Stored data:
•••••
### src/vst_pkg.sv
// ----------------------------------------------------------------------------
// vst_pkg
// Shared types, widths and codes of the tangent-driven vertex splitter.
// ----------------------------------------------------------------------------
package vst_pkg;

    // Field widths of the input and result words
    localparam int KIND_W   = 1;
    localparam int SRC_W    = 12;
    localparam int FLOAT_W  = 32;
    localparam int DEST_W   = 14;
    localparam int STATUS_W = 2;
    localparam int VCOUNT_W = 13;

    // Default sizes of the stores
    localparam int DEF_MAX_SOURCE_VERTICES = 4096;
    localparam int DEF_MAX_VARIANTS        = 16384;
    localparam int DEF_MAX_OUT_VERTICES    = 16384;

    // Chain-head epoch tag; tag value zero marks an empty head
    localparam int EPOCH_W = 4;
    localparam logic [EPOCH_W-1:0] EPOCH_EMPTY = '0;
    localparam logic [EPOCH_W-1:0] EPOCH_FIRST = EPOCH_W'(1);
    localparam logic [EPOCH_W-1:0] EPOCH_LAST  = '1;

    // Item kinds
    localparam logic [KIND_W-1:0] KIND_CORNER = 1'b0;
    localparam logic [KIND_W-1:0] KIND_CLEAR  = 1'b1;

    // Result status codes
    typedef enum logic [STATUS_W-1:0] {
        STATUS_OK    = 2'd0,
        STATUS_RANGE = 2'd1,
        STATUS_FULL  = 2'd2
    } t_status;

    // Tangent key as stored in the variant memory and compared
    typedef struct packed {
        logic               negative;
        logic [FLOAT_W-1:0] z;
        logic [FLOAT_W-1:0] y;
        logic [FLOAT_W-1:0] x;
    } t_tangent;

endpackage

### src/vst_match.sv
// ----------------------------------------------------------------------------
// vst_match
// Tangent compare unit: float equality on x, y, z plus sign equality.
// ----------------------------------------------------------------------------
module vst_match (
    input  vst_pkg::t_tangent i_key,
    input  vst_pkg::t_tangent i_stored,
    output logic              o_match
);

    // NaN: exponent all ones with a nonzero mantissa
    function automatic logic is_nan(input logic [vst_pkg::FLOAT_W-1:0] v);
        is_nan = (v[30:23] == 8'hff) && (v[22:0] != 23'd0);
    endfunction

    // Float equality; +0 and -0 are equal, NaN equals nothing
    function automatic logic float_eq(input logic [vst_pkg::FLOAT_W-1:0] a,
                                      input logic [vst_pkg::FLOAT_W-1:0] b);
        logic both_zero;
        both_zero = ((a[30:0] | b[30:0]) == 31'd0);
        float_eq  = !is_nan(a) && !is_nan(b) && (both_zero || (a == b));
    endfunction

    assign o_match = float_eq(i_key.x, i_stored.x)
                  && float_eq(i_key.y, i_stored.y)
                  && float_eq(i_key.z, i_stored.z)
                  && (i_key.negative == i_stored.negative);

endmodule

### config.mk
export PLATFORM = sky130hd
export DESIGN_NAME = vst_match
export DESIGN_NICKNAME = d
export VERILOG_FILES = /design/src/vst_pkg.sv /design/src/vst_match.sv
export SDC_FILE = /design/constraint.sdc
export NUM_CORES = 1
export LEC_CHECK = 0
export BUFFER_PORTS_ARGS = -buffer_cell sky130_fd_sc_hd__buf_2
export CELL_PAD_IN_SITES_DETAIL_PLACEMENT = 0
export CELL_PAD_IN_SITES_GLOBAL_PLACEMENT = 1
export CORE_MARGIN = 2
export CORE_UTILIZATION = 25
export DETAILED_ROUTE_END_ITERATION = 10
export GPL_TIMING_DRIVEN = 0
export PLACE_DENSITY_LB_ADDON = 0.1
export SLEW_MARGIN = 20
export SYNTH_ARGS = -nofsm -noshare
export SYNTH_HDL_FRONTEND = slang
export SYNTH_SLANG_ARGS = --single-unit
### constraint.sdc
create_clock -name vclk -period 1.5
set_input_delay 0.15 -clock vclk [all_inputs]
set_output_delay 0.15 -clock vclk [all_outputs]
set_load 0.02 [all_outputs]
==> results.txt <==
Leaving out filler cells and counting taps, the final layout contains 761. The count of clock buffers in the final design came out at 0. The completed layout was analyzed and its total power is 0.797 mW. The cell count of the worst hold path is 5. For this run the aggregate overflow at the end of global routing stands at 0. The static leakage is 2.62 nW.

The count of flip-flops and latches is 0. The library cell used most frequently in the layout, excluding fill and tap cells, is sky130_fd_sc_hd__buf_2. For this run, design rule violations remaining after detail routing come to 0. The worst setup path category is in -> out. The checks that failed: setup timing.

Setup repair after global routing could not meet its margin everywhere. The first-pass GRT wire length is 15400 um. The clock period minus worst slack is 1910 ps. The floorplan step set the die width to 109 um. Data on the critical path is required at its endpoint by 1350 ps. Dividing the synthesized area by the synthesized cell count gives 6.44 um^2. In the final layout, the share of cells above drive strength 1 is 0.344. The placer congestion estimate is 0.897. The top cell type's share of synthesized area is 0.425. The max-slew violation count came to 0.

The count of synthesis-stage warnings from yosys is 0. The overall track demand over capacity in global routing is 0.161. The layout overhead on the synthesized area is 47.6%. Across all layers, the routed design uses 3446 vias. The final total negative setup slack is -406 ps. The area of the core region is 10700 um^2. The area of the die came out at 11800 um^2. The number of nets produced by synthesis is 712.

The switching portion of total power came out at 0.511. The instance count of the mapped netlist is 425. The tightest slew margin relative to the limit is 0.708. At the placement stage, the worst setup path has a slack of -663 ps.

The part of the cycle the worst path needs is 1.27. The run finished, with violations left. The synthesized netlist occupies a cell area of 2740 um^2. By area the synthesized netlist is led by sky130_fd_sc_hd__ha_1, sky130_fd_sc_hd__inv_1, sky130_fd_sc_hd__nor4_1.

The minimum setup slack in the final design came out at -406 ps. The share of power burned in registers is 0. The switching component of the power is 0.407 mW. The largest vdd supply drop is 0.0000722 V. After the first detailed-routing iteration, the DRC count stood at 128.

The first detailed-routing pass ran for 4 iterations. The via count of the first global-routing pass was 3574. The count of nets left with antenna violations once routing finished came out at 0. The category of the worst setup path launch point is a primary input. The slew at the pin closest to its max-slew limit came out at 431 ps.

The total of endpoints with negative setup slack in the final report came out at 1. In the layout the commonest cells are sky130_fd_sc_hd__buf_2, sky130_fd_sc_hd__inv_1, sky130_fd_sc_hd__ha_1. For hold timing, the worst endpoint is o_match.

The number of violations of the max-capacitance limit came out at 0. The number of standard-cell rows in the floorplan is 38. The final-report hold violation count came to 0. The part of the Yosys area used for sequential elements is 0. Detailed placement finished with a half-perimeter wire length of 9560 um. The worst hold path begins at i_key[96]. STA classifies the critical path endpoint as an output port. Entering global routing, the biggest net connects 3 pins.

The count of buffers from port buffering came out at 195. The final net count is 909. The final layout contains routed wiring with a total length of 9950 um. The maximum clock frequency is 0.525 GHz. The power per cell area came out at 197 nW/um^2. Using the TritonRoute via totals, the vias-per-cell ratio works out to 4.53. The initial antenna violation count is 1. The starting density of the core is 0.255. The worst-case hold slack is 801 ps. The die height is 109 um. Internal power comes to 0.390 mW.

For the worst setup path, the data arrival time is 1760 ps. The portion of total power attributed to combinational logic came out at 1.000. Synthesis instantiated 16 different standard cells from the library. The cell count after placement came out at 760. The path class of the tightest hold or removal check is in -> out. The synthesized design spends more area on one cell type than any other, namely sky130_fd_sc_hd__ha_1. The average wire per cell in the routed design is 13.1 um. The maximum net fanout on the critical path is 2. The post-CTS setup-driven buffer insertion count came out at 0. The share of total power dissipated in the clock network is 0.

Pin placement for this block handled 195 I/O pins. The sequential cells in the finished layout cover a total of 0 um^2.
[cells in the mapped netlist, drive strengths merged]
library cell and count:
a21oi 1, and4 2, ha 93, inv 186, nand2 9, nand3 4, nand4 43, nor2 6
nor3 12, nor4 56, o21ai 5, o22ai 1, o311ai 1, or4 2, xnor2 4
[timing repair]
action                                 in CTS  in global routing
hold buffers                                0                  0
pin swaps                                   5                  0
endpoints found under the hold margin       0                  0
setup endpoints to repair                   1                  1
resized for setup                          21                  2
•••••
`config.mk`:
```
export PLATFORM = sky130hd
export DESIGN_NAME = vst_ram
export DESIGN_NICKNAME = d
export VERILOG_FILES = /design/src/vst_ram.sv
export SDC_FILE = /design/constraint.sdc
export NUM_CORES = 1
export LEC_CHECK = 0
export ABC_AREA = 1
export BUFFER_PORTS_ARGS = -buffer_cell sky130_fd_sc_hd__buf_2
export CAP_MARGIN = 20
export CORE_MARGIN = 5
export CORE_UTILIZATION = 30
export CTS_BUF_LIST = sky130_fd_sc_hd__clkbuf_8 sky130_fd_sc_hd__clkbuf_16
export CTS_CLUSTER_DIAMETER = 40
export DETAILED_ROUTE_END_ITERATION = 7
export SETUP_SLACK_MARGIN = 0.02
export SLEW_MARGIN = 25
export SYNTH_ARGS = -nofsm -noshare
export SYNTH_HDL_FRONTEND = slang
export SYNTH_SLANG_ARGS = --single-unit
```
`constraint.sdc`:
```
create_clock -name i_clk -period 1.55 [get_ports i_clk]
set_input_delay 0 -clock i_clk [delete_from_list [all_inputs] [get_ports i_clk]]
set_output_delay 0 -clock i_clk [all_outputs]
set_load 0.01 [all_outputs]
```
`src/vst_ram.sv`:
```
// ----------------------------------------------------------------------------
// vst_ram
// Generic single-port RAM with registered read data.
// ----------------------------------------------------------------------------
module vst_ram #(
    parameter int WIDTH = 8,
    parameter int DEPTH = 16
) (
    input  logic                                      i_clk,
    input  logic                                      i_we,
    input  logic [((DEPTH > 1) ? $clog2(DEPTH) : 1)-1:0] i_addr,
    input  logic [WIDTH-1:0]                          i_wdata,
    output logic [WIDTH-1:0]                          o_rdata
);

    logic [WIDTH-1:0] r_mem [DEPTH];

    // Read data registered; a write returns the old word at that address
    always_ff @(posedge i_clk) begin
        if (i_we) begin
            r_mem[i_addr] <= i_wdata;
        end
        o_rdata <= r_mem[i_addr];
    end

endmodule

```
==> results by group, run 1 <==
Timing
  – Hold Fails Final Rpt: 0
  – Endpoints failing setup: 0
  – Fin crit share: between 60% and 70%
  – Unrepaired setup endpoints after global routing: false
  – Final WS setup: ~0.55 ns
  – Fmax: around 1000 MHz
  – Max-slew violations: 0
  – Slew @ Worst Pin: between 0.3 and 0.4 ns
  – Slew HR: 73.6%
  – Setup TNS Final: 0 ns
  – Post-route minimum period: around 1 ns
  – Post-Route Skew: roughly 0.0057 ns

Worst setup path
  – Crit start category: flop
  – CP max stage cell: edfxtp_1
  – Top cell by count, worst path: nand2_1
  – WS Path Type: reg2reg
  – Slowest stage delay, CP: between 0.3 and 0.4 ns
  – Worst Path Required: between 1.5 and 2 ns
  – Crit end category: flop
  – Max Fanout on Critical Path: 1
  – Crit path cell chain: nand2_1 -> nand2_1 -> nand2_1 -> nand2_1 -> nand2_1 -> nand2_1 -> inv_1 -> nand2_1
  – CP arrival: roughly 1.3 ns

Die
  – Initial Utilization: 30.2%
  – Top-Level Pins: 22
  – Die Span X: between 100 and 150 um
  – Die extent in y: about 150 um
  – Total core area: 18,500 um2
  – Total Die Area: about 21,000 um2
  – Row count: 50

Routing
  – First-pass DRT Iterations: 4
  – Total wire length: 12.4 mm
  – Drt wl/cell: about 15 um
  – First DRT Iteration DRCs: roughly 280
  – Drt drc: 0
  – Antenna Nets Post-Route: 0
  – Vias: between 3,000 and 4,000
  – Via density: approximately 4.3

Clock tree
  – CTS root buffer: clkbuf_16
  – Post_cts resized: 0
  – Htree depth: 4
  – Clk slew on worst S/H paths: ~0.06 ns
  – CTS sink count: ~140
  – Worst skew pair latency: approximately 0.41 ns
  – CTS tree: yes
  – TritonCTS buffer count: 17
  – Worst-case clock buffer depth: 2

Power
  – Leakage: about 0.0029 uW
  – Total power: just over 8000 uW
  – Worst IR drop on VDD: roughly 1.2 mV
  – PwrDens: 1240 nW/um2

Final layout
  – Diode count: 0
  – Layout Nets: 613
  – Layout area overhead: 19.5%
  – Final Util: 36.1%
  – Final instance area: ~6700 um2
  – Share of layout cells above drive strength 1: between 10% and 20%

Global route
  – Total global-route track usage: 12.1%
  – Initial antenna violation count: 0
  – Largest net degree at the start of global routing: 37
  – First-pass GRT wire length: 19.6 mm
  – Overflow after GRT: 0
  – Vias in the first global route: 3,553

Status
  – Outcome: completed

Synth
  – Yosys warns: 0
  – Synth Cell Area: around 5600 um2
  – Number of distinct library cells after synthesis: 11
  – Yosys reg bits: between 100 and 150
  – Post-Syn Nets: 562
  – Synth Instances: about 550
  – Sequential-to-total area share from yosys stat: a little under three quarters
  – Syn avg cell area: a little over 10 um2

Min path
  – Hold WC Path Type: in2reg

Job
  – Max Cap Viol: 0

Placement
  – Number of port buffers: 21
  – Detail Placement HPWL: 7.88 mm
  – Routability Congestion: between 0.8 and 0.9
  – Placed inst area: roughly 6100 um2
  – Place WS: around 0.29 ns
•••••
__What to produce__
All lines of the records above that carry the word "tightest" should be listed.

__Answer area__
The switching portion of total power came out at 0.511. The instance count of the mapped netlist is 425. The tightest slew margin relative to the limit is 0.708. At the placement stage, the worst setup path has a slack of -663 ps.
For the worst setup path, the data arrival time is 1760 ps. The portion of total power attributed to combinational logic came out at 1.000. Synthesis instantiated 16 different standard cells from the library. The cell count after placement came out at 760. The path class of the tightest hold or removal check is in -> out. The synthesized design spends more area on one cell type than any other, namely sky130_fd_sc_hd__ha_1. The average wire per cell in the routed design is 13.1 um. The maximum net fanout on the critical path is 2. The post-CTS setup-driven buffer insertion count came out at 0. The share of total power dissipated in the clock network is 0.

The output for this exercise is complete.